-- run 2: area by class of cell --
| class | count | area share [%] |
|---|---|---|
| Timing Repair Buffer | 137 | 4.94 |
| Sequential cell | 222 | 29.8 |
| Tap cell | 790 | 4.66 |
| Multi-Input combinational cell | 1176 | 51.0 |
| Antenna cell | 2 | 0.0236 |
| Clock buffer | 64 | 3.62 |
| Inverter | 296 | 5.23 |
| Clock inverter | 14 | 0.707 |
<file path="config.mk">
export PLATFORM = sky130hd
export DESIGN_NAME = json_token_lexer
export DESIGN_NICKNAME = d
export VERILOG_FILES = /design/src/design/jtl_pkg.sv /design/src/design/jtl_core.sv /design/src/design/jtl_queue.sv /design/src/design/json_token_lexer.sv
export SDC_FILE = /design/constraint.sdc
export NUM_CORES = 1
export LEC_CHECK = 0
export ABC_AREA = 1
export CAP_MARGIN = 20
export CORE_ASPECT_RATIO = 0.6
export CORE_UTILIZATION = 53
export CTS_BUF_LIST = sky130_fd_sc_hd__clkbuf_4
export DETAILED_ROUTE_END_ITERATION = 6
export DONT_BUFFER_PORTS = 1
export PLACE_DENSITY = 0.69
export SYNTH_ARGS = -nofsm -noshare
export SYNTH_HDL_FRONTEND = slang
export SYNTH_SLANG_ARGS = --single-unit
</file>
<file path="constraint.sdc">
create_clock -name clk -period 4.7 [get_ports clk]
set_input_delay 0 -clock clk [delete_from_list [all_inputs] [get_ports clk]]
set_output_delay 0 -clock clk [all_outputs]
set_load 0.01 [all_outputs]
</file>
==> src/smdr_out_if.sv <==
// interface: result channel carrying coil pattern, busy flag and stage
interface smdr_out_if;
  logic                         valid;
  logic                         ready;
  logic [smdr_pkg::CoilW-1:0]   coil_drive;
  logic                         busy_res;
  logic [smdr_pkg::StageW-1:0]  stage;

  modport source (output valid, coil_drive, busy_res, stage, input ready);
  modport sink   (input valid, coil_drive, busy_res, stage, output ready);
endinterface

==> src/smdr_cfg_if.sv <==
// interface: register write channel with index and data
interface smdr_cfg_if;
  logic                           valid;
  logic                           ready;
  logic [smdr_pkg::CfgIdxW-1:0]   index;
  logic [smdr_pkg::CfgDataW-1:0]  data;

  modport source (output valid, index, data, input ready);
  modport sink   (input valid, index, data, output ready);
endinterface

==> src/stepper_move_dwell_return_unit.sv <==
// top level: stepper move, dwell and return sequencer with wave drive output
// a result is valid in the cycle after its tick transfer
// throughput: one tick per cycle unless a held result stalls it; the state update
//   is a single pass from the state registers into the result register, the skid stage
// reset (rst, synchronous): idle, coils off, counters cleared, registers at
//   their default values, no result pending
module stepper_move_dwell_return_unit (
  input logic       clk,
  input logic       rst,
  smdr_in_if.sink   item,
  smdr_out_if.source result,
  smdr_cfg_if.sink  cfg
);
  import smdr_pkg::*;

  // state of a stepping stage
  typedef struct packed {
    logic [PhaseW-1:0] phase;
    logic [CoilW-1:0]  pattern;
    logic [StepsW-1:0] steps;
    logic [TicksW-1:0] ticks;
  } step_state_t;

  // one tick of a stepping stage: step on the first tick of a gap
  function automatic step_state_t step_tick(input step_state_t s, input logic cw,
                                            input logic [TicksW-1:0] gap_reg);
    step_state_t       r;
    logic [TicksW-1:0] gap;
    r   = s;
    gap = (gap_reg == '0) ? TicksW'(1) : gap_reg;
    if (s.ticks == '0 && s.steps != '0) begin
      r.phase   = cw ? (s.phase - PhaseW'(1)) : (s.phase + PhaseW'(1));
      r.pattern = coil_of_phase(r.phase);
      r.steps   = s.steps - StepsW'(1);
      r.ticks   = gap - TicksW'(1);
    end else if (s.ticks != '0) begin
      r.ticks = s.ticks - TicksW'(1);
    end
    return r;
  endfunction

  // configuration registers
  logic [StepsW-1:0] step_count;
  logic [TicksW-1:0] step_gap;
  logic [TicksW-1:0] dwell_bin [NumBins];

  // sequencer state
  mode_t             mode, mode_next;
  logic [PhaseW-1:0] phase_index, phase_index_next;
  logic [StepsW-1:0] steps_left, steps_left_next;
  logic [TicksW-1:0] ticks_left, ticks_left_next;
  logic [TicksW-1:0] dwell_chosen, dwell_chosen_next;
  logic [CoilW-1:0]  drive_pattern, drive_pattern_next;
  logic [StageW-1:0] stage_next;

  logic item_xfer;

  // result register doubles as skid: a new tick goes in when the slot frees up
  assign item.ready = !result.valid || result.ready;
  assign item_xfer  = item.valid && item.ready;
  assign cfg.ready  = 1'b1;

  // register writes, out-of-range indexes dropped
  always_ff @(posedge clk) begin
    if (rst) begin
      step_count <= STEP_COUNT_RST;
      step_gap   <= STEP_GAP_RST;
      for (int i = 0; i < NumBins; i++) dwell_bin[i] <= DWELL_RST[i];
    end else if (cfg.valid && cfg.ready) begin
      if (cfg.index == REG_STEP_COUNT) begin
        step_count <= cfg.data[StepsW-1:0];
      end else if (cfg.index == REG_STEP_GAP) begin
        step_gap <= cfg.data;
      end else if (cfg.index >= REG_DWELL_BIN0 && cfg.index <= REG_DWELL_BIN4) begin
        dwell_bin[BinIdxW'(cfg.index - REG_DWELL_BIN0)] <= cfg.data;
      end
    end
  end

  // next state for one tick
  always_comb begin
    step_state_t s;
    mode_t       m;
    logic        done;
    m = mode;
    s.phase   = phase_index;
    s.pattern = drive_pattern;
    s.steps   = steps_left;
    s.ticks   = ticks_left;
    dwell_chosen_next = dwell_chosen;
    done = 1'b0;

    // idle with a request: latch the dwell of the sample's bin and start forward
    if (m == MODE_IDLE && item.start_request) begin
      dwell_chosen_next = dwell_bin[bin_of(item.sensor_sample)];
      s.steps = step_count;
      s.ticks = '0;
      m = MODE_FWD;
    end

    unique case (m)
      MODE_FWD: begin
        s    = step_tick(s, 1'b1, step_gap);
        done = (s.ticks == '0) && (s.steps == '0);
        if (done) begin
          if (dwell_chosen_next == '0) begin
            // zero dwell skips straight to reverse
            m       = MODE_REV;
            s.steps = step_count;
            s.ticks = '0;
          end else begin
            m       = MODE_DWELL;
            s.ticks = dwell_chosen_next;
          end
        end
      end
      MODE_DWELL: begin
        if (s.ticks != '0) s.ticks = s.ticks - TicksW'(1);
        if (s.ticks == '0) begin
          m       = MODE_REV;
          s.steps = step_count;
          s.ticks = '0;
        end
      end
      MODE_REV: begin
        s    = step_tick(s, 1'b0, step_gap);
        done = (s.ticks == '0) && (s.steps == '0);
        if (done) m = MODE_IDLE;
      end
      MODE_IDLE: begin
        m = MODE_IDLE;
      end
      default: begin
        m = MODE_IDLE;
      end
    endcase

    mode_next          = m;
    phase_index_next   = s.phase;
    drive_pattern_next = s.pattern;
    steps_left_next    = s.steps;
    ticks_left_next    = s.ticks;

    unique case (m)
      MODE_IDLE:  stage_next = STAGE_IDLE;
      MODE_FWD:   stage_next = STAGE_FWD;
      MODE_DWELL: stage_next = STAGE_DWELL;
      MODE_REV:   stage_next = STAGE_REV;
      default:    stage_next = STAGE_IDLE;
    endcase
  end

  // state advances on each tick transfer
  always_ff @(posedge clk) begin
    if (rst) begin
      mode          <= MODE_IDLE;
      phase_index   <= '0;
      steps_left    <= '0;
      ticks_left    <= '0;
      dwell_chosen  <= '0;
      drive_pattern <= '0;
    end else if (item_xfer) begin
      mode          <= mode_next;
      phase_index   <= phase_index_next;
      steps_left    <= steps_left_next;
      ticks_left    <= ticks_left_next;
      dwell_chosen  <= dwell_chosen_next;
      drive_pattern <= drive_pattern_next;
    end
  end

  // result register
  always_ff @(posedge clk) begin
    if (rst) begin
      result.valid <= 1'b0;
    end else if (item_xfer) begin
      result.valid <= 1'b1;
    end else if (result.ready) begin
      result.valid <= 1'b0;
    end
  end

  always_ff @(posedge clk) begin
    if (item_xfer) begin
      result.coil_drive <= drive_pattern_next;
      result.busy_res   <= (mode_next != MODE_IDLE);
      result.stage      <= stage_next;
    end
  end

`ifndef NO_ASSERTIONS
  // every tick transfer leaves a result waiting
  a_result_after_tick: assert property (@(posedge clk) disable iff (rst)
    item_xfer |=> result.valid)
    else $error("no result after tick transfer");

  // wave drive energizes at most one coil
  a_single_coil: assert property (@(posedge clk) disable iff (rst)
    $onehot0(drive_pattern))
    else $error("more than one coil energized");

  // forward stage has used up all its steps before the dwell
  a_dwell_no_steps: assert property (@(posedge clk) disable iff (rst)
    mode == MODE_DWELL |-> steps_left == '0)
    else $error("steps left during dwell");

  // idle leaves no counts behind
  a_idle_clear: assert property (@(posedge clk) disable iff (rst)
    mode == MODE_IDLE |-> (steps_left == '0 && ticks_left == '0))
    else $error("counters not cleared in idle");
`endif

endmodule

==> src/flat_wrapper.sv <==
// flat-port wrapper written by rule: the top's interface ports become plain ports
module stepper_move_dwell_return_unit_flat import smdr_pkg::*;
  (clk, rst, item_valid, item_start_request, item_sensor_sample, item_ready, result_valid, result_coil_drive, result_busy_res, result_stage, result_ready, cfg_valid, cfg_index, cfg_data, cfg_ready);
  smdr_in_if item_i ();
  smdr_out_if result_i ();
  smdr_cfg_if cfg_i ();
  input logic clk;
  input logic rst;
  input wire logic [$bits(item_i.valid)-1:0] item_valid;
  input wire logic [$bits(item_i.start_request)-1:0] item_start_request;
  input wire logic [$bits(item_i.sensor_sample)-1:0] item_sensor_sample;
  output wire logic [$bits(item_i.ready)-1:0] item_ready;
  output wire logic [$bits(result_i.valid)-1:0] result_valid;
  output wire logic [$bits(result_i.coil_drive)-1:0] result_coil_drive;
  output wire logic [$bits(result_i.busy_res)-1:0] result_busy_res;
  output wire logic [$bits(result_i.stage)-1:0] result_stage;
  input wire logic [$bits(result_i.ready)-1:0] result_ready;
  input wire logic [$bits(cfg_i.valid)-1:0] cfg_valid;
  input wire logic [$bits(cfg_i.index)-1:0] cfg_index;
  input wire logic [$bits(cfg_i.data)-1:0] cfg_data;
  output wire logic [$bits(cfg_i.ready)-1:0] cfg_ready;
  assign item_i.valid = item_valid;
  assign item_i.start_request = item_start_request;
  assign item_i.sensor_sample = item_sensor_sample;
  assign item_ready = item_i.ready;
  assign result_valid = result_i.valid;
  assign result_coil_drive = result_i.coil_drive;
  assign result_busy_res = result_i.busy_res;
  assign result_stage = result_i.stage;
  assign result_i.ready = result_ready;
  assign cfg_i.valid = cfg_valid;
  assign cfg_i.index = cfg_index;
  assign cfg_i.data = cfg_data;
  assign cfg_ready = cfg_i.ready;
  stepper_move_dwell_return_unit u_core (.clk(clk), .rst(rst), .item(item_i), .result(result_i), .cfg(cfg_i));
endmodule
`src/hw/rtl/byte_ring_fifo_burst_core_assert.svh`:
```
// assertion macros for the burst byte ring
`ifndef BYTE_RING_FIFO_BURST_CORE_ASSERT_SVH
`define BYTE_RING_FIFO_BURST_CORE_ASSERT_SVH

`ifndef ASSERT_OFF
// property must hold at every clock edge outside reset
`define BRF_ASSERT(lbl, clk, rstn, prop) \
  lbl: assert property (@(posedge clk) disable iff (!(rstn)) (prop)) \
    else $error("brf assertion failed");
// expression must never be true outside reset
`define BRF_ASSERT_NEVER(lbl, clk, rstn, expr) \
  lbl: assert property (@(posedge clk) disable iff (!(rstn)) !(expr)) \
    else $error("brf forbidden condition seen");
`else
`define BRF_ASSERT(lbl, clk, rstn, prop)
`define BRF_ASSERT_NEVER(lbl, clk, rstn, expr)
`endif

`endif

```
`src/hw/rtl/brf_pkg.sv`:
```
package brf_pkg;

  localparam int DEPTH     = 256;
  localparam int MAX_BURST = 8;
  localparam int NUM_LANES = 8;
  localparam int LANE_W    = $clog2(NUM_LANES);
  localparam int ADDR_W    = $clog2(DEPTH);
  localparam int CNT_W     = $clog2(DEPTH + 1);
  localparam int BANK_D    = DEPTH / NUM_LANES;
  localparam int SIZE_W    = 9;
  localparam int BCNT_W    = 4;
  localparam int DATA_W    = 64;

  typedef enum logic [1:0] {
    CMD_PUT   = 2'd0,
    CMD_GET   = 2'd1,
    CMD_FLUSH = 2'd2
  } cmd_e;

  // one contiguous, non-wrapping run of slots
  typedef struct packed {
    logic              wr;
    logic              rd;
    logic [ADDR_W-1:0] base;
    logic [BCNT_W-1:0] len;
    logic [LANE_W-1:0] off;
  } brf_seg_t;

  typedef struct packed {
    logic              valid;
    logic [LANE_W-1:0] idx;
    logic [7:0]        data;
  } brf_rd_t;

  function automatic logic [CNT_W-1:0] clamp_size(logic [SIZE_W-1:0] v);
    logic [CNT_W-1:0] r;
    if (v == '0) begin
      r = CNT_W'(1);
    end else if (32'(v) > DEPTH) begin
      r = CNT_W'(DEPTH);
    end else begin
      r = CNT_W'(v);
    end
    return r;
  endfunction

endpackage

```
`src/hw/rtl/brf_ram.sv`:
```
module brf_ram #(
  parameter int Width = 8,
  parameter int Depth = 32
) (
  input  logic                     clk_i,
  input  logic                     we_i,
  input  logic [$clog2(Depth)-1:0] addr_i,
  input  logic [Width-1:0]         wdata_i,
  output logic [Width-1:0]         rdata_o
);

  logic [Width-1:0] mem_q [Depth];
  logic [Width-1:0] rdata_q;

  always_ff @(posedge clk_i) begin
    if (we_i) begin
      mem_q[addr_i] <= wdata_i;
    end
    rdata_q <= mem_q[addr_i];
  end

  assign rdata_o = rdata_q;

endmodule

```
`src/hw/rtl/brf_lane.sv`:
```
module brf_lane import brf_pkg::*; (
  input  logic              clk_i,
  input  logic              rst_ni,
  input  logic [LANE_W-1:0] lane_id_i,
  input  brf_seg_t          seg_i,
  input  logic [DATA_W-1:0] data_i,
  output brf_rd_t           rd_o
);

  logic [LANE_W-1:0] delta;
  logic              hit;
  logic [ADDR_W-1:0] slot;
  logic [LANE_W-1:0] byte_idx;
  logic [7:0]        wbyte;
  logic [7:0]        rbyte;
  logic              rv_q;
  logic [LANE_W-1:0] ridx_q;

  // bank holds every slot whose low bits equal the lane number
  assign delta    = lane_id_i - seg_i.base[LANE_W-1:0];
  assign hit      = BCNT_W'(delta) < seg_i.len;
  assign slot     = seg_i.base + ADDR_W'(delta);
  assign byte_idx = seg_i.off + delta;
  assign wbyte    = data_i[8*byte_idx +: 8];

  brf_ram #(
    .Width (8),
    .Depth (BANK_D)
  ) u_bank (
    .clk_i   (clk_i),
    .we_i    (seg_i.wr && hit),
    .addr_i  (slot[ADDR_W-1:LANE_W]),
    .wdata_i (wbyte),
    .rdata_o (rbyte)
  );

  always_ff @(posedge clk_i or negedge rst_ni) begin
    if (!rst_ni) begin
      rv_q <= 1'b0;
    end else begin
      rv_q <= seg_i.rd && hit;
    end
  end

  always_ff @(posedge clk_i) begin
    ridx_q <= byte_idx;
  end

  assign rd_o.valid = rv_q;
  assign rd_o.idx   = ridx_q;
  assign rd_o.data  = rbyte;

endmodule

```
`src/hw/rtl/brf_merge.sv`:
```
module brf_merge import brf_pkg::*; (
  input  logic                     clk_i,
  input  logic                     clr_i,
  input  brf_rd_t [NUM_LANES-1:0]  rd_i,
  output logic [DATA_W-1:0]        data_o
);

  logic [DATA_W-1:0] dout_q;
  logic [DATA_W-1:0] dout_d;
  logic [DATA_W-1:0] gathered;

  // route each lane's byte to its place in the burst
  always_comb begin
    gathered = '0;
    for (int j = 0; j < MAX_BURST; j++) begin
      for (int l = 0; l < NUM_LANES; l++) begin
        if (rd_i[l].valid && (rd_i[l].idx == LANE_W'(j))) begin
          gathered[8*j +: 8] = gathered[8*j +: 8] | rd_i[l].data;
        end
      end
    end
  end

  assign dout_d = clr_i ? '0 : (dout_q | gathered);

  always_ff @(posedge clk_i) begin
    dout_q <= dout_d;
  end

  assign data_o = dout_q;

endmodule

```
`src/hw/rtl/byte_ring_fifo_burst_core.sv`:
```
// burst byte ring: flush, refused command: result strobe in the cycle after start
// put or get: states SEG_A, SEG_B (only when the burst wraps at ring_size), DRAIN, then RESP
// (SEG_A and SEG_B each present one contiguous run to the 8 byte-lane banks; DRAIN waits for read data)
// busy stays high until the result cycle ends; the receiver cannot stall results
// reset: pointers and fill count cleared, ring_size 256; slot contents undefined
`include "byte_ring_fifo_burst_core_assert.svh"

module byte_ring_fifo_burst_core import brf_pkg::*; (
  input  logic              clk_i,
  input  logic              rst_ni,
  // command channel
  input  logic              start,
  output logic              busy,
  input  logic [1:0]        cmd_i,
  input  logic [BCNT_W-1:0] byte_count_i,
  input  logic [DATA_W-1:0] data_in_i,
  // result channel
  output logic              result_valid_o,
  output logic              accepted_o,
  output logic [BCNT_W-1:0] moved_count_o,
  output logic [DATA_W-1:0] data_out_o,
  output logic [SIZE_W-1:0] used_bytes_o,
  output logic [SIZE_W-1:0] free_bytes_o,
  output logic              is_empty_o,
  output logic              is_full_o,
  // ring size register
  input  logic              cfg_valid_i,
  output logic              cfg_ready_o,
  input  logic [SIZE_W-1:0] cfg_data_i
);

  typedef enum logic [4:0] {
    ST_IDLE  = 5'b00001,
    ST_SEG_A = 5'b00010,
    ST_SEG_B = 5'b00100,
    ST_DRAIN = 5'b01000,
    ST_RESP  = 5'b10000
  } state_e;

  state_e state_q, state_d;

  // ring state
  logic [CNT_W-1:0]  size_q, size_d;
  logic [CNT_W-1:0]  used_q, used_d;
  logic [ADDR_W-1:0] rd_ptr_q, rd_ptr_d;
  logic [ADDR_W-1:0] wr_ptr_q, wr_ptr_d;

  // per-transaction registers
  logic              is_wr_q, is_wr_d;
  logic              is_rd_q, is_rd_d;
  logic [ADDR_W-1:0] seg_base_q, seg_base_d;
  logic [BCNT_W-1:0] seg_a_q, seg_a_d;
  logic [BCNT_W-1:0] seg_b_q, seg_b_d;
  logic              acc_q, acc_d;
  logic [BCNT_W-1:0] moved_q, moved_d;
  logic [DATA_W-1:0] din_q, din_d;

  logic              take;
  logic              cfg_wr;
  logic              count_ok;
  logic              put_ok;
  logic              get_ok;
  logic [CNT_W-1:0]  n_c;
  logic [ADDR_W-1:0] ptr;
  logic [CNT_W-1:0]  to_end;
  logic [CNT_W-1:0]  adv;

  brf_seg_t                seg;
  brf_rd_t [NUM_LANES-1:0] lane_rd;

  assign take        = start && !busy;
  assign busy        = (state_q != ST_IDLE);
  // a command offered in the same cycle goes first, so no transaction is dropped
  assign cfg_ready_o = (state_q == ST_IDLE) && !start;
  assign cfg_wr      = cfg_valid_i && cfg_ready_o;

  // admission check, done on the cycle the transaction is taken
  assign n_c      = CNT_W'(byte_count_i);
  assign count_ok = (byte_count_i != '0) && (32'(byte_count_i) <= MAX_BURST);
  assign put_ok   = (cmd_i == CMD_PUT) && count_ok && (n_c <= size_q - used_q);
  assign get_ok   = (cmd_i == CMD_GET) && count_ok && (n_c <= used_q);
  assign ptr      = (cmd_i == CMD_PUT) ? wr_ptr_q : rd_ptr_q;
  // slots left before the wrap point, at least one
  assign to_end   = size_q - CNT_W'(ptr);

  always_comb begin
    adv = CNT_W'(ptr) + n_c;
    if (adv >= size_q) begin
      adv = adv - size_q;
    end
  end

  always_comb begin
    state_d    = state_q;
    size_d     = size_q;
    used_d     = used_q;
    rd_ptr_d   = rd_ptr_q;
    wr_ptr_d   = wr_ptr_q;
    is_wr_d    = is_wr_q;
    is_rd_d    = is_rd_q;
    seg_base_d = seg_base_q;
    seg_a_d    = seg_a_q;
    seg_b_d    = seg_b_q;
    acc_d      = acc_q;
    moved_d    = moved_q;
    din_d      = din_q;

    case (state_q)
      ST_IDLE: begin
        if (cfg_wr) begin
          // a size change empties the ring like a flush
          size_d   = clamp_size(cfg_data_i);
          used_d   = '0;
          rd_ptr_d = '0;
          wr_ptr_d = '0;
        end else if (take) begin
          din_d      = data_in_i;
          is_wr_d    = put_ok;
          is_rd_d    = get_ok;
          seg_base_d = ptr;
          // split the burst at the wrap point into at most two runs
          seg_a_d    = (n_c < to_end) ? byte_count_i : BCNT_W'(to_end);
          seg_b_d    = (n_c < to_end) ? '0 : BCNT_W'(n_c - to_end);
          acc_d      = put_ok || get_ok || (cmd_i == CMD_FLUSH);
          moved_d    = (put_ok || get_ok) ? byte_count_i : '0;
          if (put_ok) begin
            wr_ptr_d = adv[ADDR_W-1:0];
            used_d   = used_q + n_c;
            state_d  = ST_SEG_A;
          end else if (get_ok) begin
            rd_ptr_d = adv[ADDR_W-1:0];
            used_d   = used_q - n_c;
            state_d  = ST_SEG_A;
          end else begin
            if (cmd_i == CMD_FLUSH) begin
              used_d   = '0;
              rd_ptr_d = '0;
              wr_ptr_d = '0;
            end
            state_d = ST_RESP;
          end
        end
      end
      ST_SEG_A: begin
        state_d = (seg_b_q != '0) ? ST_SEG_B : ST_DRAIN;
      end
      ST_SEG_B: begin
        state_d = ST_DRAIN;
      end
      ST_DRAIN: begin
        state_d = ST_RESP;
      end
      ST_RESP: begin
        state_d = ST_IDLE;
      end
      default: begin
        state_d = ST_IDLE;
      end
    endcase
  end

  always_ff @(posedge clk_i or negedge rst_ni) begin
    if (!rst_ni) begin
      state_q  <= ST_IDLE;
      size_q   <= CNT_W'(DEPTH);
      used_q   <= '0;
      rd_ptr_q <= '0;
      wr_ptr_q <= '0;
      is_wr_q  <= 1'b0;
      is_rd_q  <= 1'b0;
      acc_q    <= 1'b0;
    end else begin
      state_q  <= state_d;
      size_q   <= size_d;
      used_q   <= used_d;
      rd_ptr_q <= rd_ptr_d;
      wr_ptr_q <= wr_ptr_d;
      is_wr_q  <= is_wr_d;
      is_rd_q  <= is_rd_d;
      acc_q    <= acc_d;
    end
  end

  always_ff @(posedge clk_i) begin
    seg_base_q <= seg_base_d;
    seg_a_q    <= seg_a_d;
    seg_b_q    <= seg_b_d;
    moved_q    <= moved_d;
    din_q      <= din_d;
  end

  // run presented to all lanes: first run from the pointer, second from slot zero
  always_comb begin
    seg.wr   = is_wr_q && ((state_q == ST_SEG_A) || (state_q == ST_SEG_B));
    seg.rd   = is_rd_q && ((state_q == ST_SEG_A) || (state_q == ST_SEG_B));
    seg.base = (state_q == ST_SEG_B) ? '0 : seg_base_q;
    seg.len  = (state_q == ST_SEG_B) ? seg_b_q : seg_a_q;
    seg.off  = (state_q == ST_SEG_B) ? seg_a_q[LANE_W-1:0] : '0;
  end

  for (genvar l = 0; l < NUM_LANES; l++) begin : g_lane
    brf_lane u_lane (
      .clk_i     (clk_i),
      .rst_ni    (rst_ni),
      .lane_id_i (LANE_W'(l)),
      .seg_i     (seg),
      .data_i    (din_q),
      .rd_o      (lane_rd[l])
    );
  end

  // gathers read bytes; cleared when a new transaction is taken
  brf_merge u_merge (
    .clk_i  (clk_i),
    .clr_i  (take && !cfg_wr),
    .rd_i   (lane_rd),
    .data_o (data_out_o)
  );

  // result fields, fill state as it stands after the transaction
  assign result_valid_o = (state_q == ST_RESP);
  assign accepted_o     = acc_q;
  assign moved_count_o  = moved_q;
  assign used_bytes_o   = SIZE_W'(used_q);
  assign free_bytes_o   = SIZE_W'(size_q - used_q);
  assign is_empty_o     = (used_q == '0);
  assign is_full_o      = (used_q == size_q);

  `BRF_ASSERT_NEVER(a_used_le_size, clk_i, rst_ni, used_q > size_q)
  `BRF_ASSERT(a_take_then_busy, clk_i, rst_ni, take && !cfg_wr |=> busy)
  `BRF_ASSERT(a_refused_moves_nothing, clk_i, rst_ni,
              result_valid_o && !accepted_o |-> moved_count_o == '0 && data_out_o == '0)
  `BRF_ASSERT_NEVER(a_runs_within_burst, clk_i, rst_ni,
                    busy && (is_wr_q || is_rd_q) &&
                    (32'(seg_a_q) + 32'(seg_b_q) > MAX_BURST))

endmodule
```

▶ _Problem requirements_: Word for word, restate the entries from the first line to the line that has "296 | 5.23 |", both included, and nothing else.

▶ _Answer below_:
-- run 2: area by class of cell --
| class | count | area share [%] |
|---|---|---|
| Timing Repair Buffer | 137 | 4.94 |
| Sequential cell | 222 | 29.8 |
| Tap cell | 790 | 4.66 |
| Multi-Input combinational cell | 1176 | 51.0 |
| Antenna cell | 2 | 0.0236 |
| Clock buffer | 64 | 3.62 |
| Inverter | 296 | 5.23 |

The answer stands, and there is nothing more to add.